Она удивлённо посмотрела на него. Отвернулась. Спустя минуту тихо сказала:
– Ты, пожалуйста, не беспокойся. Кузьмич через полчаса-час захрапит, я тебя из дома выведу. Твоя правда, если Иван Архипыч узнает - убьёт.
Мне-то что, я ко всему привычна, а тебя жалко.
– Себя пожалей! - разозлился Илья, не заметив, что сказал Баташевой "ты".
Она, впрочем, не обиделась. Криво улыбнулась:
– На том свете пожалеют. Всё равно скоро…
– Хвораешь чем? - удивился он.
– Нет. Но убьёт же он меня когда-нибудь, - буднично ответила она, глядя на пламя свечи. - Только бы поскорее.
– Это… муж?
– Вестимо… Боже правый, как подумаю, что мне с ним всю жизнюшку…

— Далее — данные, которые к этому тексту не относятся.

## src/sv/gdcd_pkg.sv

```systemverilog
// gdcd_pkg: types, codes and helpers shared by the gamepad drive command decoder.
// Depends on nothing; used by every module of the block.
package gdcd_pkg;

    // key codes, lowest cleared button bit wins
    localparam logic [4:0] KEY_NONE     = 5'd0;
    localparam logic [4:0] KEY_SELECT   = 5'd1;
    localparam logic [4:0] KEY_L3       = 5'd2;
    localparam logic [4:0] KEY_R3       = 5'd3;
    localparam logic [4:0] KEY_START    = 5'd4;
    localparam logic [4:0] KEY_UP       = 5'd5;
    localparam logic [4:0] KEY_RIGHT    = 5'd6;
    localparam logic [4:0] KEY_DOWN     = 5'd7;
    localparam logic [4:0] KEY_LEFT     = 5'd8;
    localparam logic [4:0] KEY_L2       = 5'd9;
    localparam logic [4:0] KEY_R2       = 5'd10;
    localparam logic [4:0] KEY_L1       = 5'd11;
    localparam logic [4:0] KEY_R1       = 5'd12;
    localparam logic [4:0] KEY_TRIANGLE = 5'd13;
    localparam logic [4:0] KEY_CIRCLE   = 5'd14;
    localparam logic [4:0] KEY_CROSS    = 5'd15;
    localparam logic [4:0] KEY_SQUARE   = 5'd16;

    // configuration register indexes
    localparam logic [2:0] CFG_SPEED_STEP        = 3'd0;
    localparam logic [2:0] CFG_DIAGONAL_OFFSET   = 3'd1;
    localparam logic [2:0] CFG_STICK_EDGE_LOW    = 3'd2;
    localparam logic [2:0] CFG_STICK_EDGE_HIGH   = 3'd3;
    localparam logic [2:0] CFG_STICK_CENTRE_LOW  = 3'd4;
    localparam logic [2:0] CFG_STICK_CENTRE_HIGH = 3'd5;
    localparam logic [2:0] CFG_SERVO_WINDOW_LOW  = 3'd6;
    localparam logic [2:0] CFG_SERVO_WINDOW_HIGH = 3'd7;

    localparam logic [7:0] SPEED_RESET    = 8'd150;
    localparam logic [7:0] SPEED_FLOOR    = 8'd50;
    localparam logic [7:0] SPEED_RECOVER  = 8'd100;
    localparam logic [7:0] DUTY_MAX       = 8'd255;

    localparam logic [7:0] ANGLE_CENTRE = 8'd90;
    localparam logic [7:0] ANGLE_LEFT   = 8'd180;
    localparam logic [7:0] ANGLE_RIGHT  = 8'd0;

    localparam logic [2:0] LED_OFF   = 3'd0;
    localparam logic [2:0] LED_RED   = 3'd1;
    localparam logic [2:0] LED_GREEN = 3'd2;
    localparam logic [2:0] LED_BLUE  = 3'd4;

    // queue between classifier and executor
    localparam int unsigned QUEUE_DEPTH = 2;
    localparam int unsigned QUEUE_PTR_W = $clog2(QUEUE_DEPTH);
    localparam int unsigned QUEUE_CNT_W = $clog2(QUEUE_DEPTH + 1);
    typedef logic [QUEUE_PTR_W-1:0] t_qptr;
    typedef logic [QUEUE_CNT_W-1:0] t_qcnt;
    localparam t_qptr QUEUE_LAST = t_qptr'(QUEUE_DEPTH - 1);
    localparam t_qcnt QUEUE_FULL = t_qcnt'(QUEUE_DEPTH);

    typedef enum logic [3:0] {
        MODE_STOP      = 4'd1,
        MODE_RUN       = 4'd2,
        MODE_BACK      = 4'd3,
        MODE_LEFT      = 4'd4,
        MODE_RIGHT     = 4'd5,
        MODE_UPLEFT    = 4'd8,
        MODE_UPRIGHT   = 4'd9,
        MODE_DOWNLEFT  = 4'd10,
        MODE_DOWNRIGHT = 4'd11
    } t_drive;

    typedef enum logic [1:0] {
        SERVO_CENTRE = 2'd0,
        SERVO_LEFT   = 2'd1,
        SERVO_RIGHT  = 2'd2
    } t_servo;

    typedef enum logic [1:0] {
        DIR_OFF = 2'd0,
        DIR_FWD = 2'd1,
        DIR_REV = 2'd2
    } t_dir;

    typedef struct packed {
        logic [7:0] speed_step;
        logic [7:0] diagonal_offset;
        logic [7:0] stick_edge_low;
        logic [7:0] stick_edge_high;
        logic [7:0] stick_centre_low;
        logic [7:0] stick_centre_high;
        logic [7:0] servo_window_low;
        logic [7:0] servo_window_high;
    } t_cfg;

    // classified frame handed from front to back
    typedef struct packed {
        logic [4:0] key;
        t_drive     stick_mode;
        t_servo     stick_servo;
    } t_cmd;

    typedef struct packed {
        logic       whistle;
        logic [2:0] led_colour;
        logic       led_update;
        logic [7:0] servo_angle;
        logic       servo_move;
        logic [7:0] right_duty;
        t_dir       right_direction;
        logic [7:0] left_duty;
        t_dir       left_direction;
        logic [4:0] key_code;
    } t_res;

    function automatic logic [7:0] sat_add(input logic [7:0] a, input logic [7:0] b);
        logic [8:0] s;
        s = {1'b0, a} + {1'b0, b};
        return s[8] ? DUTY_MAX : s[7:0];
    endfunction

    function automatic logic [7:0] sat_sub(input logic [7:0] a, input logic [7:0] b);
        return (a > b) ? (a - b) : 8'd0;
    endfunction

endpackage

```

## src/sv/gamepad_drive_command_decoder.sv

```systemverilog
// Gamepad drive command decoder, top level: configuration registers, the
// classifier front, the request queue and the executor back.
// Depends on gdcd_pkg, gdcd_front, gdcd_queue and gdcd_back.
//
// Usage:
//   s_axis carries one polled gamepad frame per beat; m_axis returns exactly
//   one command result per frame, in order. The configuration port writes one
//   8-bit register per cycle with i_cfg_wr_en high; write only while idle.
//   The front decodes the key and classifies both sticks in the accept cycle
//   and pushes into a two-entry queue; the back applies the request to the
//   drive mode, speed and servo state and loads the result register.
//   A frame accepted on s_axis is written into the queue, then popped into the
//   result register. Throughput: one frame per cycle while m_axis_tready is
//   high, set by the single state update in the back.
//   Reset (synchronous, active low) clears the queue and the result valid flag,
//   sets the drive mode to stop, speed to 150, servo to centre and loads the
//   register defaults. When m_axis_tready is low the result holds, the queue
//   fills, and s_axis_tready falls once two frames are waiting.
module gamepad_drive_command_decoder (
    input  logic        i_clk,
    input  logic        i_rst_n,
    input  logic        i_cfg_wr_en,
    input  logic [2:0]  i_cfg_index,
    input  logic [7:0]  i_cfg_data,
    input  logic        s_axis_tvalid,
    output logic        s_axis_tready,
    // [7:0] buttons_first, [15:8] buttons_second, [23:16] right_x,
    // [31:24] right_y, [39:32] left_x, [47:40] left_y
    input  logic [47:0] s_axis_tdata,
    output logic        m_axis_tvalid,
    input  logic        m_axis_tready,
    // [4:0] key_code, [6:5] left_direction, [14:7] left_duty,
    // [16:15] right_direction, [24:17] right_duty, [25] servo_move,
    // [33:26] servo_angle, [34] led_update, [37:35] led_colour, [38] whistle
    output logic [39:0] m_axis_tdata
);

    gdcd_pkg::t_cfg r_cfg;
    gdcd_pkg::t_cmd front_cmd, q_cmd;
    gdcd_pkg::t_res res;
    logic q_valid, q_pop;

    always_ff @(posedge i_clk) begin
        if (!i_rst_n) begin
            r_cfg.speed_step        <= 8'd50;
            r_cfg.diagonal_offset   <= 8'd30;
            r_cfg.stick_edge_low    <= 8'd5;
            r_cfg.stick_edge_high   <= 8'd230;
            r_cfg.stick_centre_low  <= 8'd80;
            r_cfg.stick_centre_high <= 8'd180;
            r_cfg.servo_window_low  <= 8'd110;
            r_cfg.servo_window_high <= 8'd150;
        end else if (i_cfg_wr_en) begin
            unique case (i_cfg_index)
                gdcd_pkg::CFG_SPEED_STEP:        r_cfg.speed_step        <= i_cfg_data;
                gdcd_pkg::CFG_DIAGONAL_OFFSET:   r_cfg.diagonal_offset   <= i_cfg_data;
                gdcd_pkg::CFG_STICK_EDGE_LOW:    r_cfg.stick_edge_low    <= i_cfg_data;
                gdcd_pkg::CFG_STICK_EDGE_HIGH:   r_cfg.stick_edge_high   <= i_cfg_data;
                gdcd_pkg::CFG_STICK_CENTRE_LOW:  r_cfg.stick_centre_low  <= i_cfg_data;
                gdcd_pkg::CFG_STICK_CENTRE_HIGH: r_cfg.stick_centre_high <= i_cfg_data;
                gdcd_pkg::CFG_SERVO_WINDOW_LOW:  r_cfg.servo_window_low  <= i_cfg_data;
                gdcd_pkg::CFG_SERVO_WINDOW_HIGH: r_cfg.servo_window_high <= i_cfg_data;
                default: ;
            endcase
        end
    end

    gdcd_front u_front (
        .i_frame (s_axis_tdata),
        .i_cfg   (r_cfg),
        .o_cmd   (front_cmd)
    );

    gdcd_queue u_queue (
        .i_clk   (i_clk),
        .i_rst_n (i_rst_n),
        .i_push  (s_axis_tvalid),
        .i_data  (front_cmd),
        .o_ready (s_axis_tready),
        .i_pop   (q_pop),
        .o_valid (q_valid),
        .o_data  (q_cmd)
    );

    gdcd_back u_back (
        .i_clk     (i_clk),
        .i_rst_n   (i_rst_n),
        .i_cfg     (r_cfg),
        .i_q_valid (q_valid),
        .i_q_data  (q_cmd),
        .o_q_pop   (q_pop),
        .o_valid   (m_axis_tvalid),
        .i_ready   (m_axis_tready),
        .o_res     (res)
    );

    assign m_axis_tdata = {1'b0, res};

endmodule

```

## src/sv/gdcd_front.sv

```systemverilog
// gdcd_front: decodes the key code and classifies both sticks of one frame.
// Depends on gdcd_pkg.
module gdcd_front (
    input  logic [47:0]       i_frame,
    input  gdcd_pkg::t_cfg    i_cfg,
    output gdcd_pkg::t_cmd    o_cmd
);

    logic [15:0] keys;
    logic [7:0]  rx, ry, lx, ly;
    logic [4:0]  key;
    logic        xc, yc, sw;
    gdcd_pkg::t_drive mode;
    gdcd_pkg::t_servo servo;

    assign keys = i_frame[15:0];
    assign rx   = i_frame[23:16];
    assign ry   = i_frame[31:24];
    assign lx   = i_frame[39:32];
    assign ly   = i_frame[47:40];

    // priority encoder, bit 0 highest
    always_comb begin
        key = gdcd_pkg::KEY_NONE;
        for (int i = 15; i >= 0; i--) begin
            if (!keys[i]) begin
                key = 5'(i + 1);
            end
        end
    end

    assign xc = (lx > i_cfg.stick_centre_low) && (lx < i_cfg.stick_centre_high);
    assign yc = (ly > i_cfg.stick_centre_low) && (ly < i_cfg.stick_centre_high);
    assign sw = (ry > i_cfg.servo_window_low) && (ry < i_cfg.servo_window_high);

    always_comb begin
        if (ly < i_cfg.stick_edge_low && xc) begin
            mode = gdcd_pkg::MODE_RUN;
        end else if (ly > i_cfg.stick_edge_high && xc) begin
            mode = gdcd_pkg::MODE_BACK;
        end else if (lx < i_cfg.stick_edge_low && yc) begin
            mode = gdcd_pkg::MODE_LEFT;
        end else if (yc && lx > i_cfg.stick_edge_high) begin
            mode = gdcd_pkg::MODE_RIGHT;
        end else if (ly <= i_cfg.stick_centre_low && lx <= i_cfg.stick_centre_low) begin
            mode = gdcd_pkg::MODE_UPLEFT;
        end else if (ly <= i_cfg.stick_centre_low && lx >= i_cfg.stick_centre_high) begin
            mode = gdcd_pkg::MODE_UPRIGHT;
        end else if (lx <= i_cfg.stick_centre_low && ly >= i_cfg.stick_centre_high) begin
            mode = gdcd_pkg::MODE_DOWNLEFT;
        end else if (ly >= i_cfg.stick_centre_high && lx >= i_cfg.stick_centre_high) begin
            mode = gdcd_pkg::MODE_DOWNRIGHT;
        end else begin
            mode = gdcd_pkg::MODE_STOP;
        end
    end

    always_comb begin
        if (rx < i_cfg.stick_edge_low && sw) begin
            servo = gdcd_pkg::SERVO_LEFT;
        end else if (sw && rx > i_cfg.stick_edge_high) begin
            servo = gdcd_pkg::SERVO_RIGHT;
        end else begin
            servo = gdcd_pkg::SERVO_CENTRE;
        end
    end

    assign o_cmd.key         = key;
    assign o_cmd.stick_mode  = mode;
    assign o_cmd.stick_servo = servo;

endmodule

```

## src/sv/gdcd_queue.sv

```systemverilog
// gdcd_queue: short request queue between the classifier and the executor.
// Depends on gdcd_pkg.
module gdcd_queue (
    input  logic           i_clk,
    input  logic           i_rst_n,
    input  logic           i_push,
    input  gdcd_pkg::t_cmd i_data,
    output logic           o_ready,
    input  logic           i_pop,
    output logic           o_valid,
    output gdcd_pkg::t_cmd o_data
);

    gdcd_pkg::t_cmd r_mem [gdcd_pkg::QUEUE_DEPTH];
    gdcd_pkg::t_qptr r_wr_ptr, n_wr_ptr;
    gdcd_pkg::t_qptr r_rd_ptr, n_rd_ptr;
    gdcd_pkg::t_qcnt r_count, n_count;
    logic do_push, do_pop;

    assign o_ready = (r_count != gdcd_pkg::QUEUE_FULL);
    assign o_valid = (r_count != '0);
    assign o_data  = r_mem[r_rd_ptr];
    assign do_push = i_push && o_ready;
    assign do_pop  = i_pop && o_valid;

    always_comb begin
        n_wr_ptr = r_wr_ptr;
        n_rd_ptr = r_rd_ptr;
        n_count  = r_count;
        if (do_push) begin
            n_wr_ptr = (r_wr_ptr == gdcd_pkg::QUEUE_LAST) ? '0
                     : gdcd_pkg::t_qptr'(r_wr_ptr + 1'b1);
        end
        if (do_pop) begin
            n_rd_ptr = (r_rd_ptr == gdcd_pkg::QUEUE_LAST) ? '0
                     : gdcd_pkg::t_qptr'(r_rd_ptr + 1'b1);
        end
        if (do_push && !do_pop) begin
            n_count = gdcd_pkg::t_qcnt'(r_count + 1'b1);
        end else if (do_pop && !do_push) begin
            n_count = gdcd_pkg::t_qcnt'(r_count - 1'b1);
        end
    end

    always_ff @(posedge i_clk) begin
        if (!i_rst_n) begin
            r_wr_ptr <= '0;
            r_rd_ptr <= '0;
            r_count  <= '0;
        end else begin
            r_wr_ptr <= n_wr_ptr;
            r_rd_ptr <= n_rd_ptr;
            r_count  <= n_count;
        end
    end

    always_ff @(posedge i_clk) begin
        if (do_push) begin
            r_mem[r_wr_ptr] <= i_data;
        end
    end

    a_count_range: assert property (@(posedge i_clk) disable iff (!i_rst_n)
        r_count <= gdcd_pkg::QUEUE_FULL)
        else $error("queue count out of range");

    a_count_track: assert property (@(posedge i_clk) disable iff (!i_rst_n)
        (do_push && !do_pop) |=> r_count == gdcd_pkg::t_qcnt'($past(r_count) + 1'b1))
        else $error("queue count missed a push");

    a_ptr_gap: assert property (@(posedge i_clk) disable iff (!i_rst_n)
        (r_count == '0 || r_count == gdcd_pkg::QUEUE_FULL) |-> r_wr_ptr == r_rd_ptr)
        else $error("queue pointers disagree with count");

endmodule

```

## src/sv/gdcd_back.sv

```systemverilog
// gdcd_back: executes classified frames against the drive state and holds the
// result register. Depends on gdcd_pkg.
module gdcd_back (
    input  logic           i_clk,
    input  logic           i_rst_n,
    input  gdcd_pkg::t_cfg i_cfg,
    input  logic           i_q_valid,
    input  gdcd_pkg::t_cmd i_q_data,
    output logic           o_q_pop,
    output logic           o_valid,
    input  logic           i_ready,
    output gdcd_pkg::t_res o_res
);

    gdcd_pkg::t_drive r_mode, n_mode;
    logic [7:0]       r_speed, n_speed;
    gdcd_pkg::t_servo r_req, n_req;
    gdcd_pkg::t_servo r_app, n_app;
    logic             r_out_valid;
    gdcd_pkg::t_res   r_res, n_res;
    logic [8:0]       sum, diff;
    logic [7:0]       dup, ddown;

    assign o_q_pop = i_q_valid && (!r_out_valid || i_ready);
    assign o_valid = r_out_valid;
    assign o_res   = r_res;

    always_comb begin
        n_mode  = r_mode;
        n_speed = r_speed;
        n_req   = r_req;
        n_app   = r_app;
        n_res   = '0;
        n_res.key_code        = i_q_data.key;
        n_res.left_direction  = gdcd_pkg::DIR_OFF;
        n_res.right_direction = gdcd_pkg::DIR_OFF;
        sum  = {1'b0, r_speed} + {1'b0, i_cfg.speed_step};
        diff = {1'b0, r_speed} - {1'b0, i_cfg.speed_step};

        unique case (i_q_data.key)
            gdcd_pkg::KEY_NONE,
            gdcd_pkg::KEY_L3:    n_mode = gdcd_pkg::MODE_STOP;
            gdcd_pkg::KEY_R3: begin
                n_res.servo_move  = 1'b1;
                n_res.servo_angle = gdcd_pkg::ANGLE_CENTRE;
                n_app             = gdcd_pkg::SERVO_CENTRE;
            end
            gdcd_pkg::KEY_UP:    n_mode = gdcd_pkg::MODE_RUN;
            gdcd_pkg::KEY_RIGHT: n_mode = gdcd_pkg::MODE_RIGHT;
            gdcd_pkg::KEY_DOWN:  n_mode = gdcd_pkg::MODE_BACK;
            gdcd_pkg::KEY_LEFT:  n_mode = gdcd_pkg::MODE_LEFT;
            gdcd_pkg::KEY_L2:    n_speed = sum[8] ? gdcd_pkg::DUTY_MAX : sum[7:0];
            gdcd_pkg::KEY_R2: begin
                // borrow or below floor falls back to the recovery speed
                n_speed = (diff[8] || diff[7:0] < gdcd_pkg::SPEED_FLOOR)
                        ? gdcd_pkg::SPEED_RECOVER : diff[7:0];
            end
            gdcd_pkg::KEY_L1,
            gdcd_pkg::KEY_R1: begin
                n_mode = i_q_data.stick_mode;
                n_req  = i_q_data.stick_servo;
            end
            gdcd_pkg::KEY_TRIANGLE: begin
                n_res.led_update = 1'b1;
                n_res.led_colour = gdcd_pkg::LED_GREEN;
            end
            gdcd_pkg::KEY_CIRCLE: begin
                n_res.led_update = 1'b1;
                n_res.led_colour = gdcd_pkg::LED_BLUE;
            end
            gdcd_pkg::KEY_CROSS: begin
                n_res.whistle    = 1'b1;
                n_res.led_update = 1'b1;
                n_res.led_colour = gdcd_pkg::LED_OFF;
            end
            gdcd_pkg::KEY_SQUARE: begin
                n_res.led_update = 1'b1;
                n_res.led_colour = gdcd_pkg::LED_RED;
            end
            default: ;
        endcase

        // besides the R3 centre key, the servo is only driven when the request differs from the applied position
        if (n_req != n_app) begin
            n_app            = n_req;
            n_res.servo_move = 1'b1;
            unique case (n_req)
                gdcd_pkg::SERVO_LEFT:  n_res.servo_angle = gdcd_pkg::ANGLE_LEFT;
                gdcd_pkg::SERVO_RIGHT: n_res.servo_angle = gdcd_pkg::ANGLE_RIGHT;
                default:               n_res.servo_angle = gdcd_pkg::ANGLE_CENTRE;
            endcase
        end

        dup   = gdcd_pkg::sat_add(n_speed, i_cfg.diagonal_offset);
        ddown = gdcd_pkg::sat_sub(n_speed, i_cfg.diagonal_offset);

        unique case (n_mode)
            gdcd_pkg::MODE_RUN: begin
                n_res.left_direction  = gdcd_pkg::DIR_FWD;
                n_res.left_duty       = n_speed;
                n_res.right_direction = gdcd_pkg::DIR_FWD;
                n_res.right_duty      = n_speed;
            end
            gdcd_pkg::MODE_BACK: begin
                n_res.left_direction  = gdcd_pkg::DIR_REV;
                n_res.left_duty       = n_speed;
                n_res.right_direction = gdcd_pkg::DIR_REV;
                n_res.right_duty      = n_speed;
            end
            gdcd_pkg::MODE_LEFT: begin
                n_res.right_direction = gdcd_pkg::DIR_FWD;
                n_res.right_duty      = n_speed;
            end
            gdcd_pkg::MODE_RIGHT: begin
                n_res.left_direction  = gdcd_pkg::DIR_FWD;
                n_res.left_duty       = n_speed;
            end
            gdcd_pkg::MODE_UPLEFT: begin
                n_res.left_direction  = gdcd_pkg::DIR_FWD;
                n_res.left_duty       = ddown;
                n_res.right_direction = gdcd_pkg::DIR_FWD;
                n_res.right_duty      = dup;
            end
            gdcd_pkg::MODE_UPRIGHT: begin
                n_res.left_direction  = gdcd_pkg::DIR_FWD;
                n_res.left_duty       = dup;
                n_res.right_direction = gdcd_pkg::DIR_FWD;
                n_res.right_duty      = ddown;
            end
            gdcd_pkg::MODE_DOWNLEFT: begin
                n_res.left_direction  = gdcd_pkg::DIR_REV;
                n_res.left_duty       = ddown;
                n_res.right_direction = gdcd_pkg::DIR_REV;
                n_res.right_duty      = dup;
            end
            gdcd_pkg::MODE_DOWNRIGHT: begin
                n_res.left_direction  = gdcd_pkg::DIR_REV;
                n_res.left_duty       = dup;
                n_res.right_direction = gdcd_pkg::DIR_REV;
                n_res.right_duty      = ddown;
            end
            default: ;
        endcase
    end

    always_ff @(posedge i_clk) begin
        if (!i_rst_n) begin
            r_mode      <= gdcd_pkg::MODE_STOP;
            r_speed     <= gdcd_pkg::SPEED_RESET;
            r_req       <= gdcd_pkg::SERVO_CENTRE;
            r_app       <= gdcd_pkg::SERVO_CENTRE;
            r_out_valid <= 1'b0;
        end else begin
            if (o_q_pop) begin
                r_mode  <= n_mode;
                r_speed <= n_speed;
                r_req   <= n_req;
                r_app   <= n_app;
            end
            r_out_valid <= o_q_pop || (r_out_valid && !i_ready);
        end
    end

    always_ff @(posedge i_clk) begin
        if (o_q_pop) begin
            r_res <= n_res;
        end
    end

    a_servo_synced: assert property (@(posedge i_clk) disable iff (!i_rst_n)
        r_app == r_req)
        else $error("servo applied position lags the request");

    a_pop_loads: assert property (@(posedge i_clk) disable iff (!i_rst_n)
        o_q_pop |=> r_out_valid)
        else $error("executed request produced no result");

    a_speed_floor: assert property (@(posedge i_clk) disable iff (!i_rst_n)
        (o_q_pop && i_q_data.key == gdcd_pkg::KEY_R2) |=> r_speed >= gdcd_pkg::SPEED_FLOOR)
        else $error("speed fell below floor after slow-down key");

endmodule

```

Что двадцать годов ещё, а может, тридцать, а может, и боле… Свет в глазах чернеет. Я, Илья, давно бы уж сама… но только геенны огненной боюсь. Это ведь грех смертный, за кладбищем схоронят. Не могу этого, боюсь. Ох, отец небесный, как боюсь…
Она вдруг заплакала. Тихо, без рыданий, без всхлипов. Две дорожки побежали из-под коротких ресниц, капнули на бархатную скатерть.
– Не в себе он, Иван Архипыч, понимаешь? Бес на него накатывает.
Иногда - ничего, месяцами ничего, я тогда в церкви свечи пучками ставлю, все колени перед божницей стираю, всех угодников молю… А потом - снова:
уедет к цыганам, прогуляет у них три дня, а то и неделю, возвернётся пьяным, грязным, от соседей страм, по всему дому обстановку раскрушит…
Я хозяин, кричит, я всё могу! Но то ничего ещё. Спрячешься в людской или у кухарки и пересидишь. Хуже, когда среди ночи в опочивальню явится, и не поймёшь - тверёзый ли, хмельной ли… Сядет на постель, лицо белое, глаза мёртвые… и давай мне рассказывать, как он своего брата и ещё три души христианские в ледяной воде утопил. Я уж и молилась, и ревела, и на коленях его упрашивала - хватит, мочи нет слушать такое… А он снова и снова. Потом очнётся, видит, что я уже ревмя реву, и давай меня таскать и за косы, и всяко…
Вытаскает, в угол швырнёт, как тряпицу, и вон из дома. Тогда, на именинах, знаешь, как я напугалась? Ведь уж спать легла, седьмой сон видела. А Иван Архипыч медведем вломился и прямо с постели на пол меня тянет да рычит - одевайся, гости у нас! Я - реветь, кричу, бога побойся, я жена тебе…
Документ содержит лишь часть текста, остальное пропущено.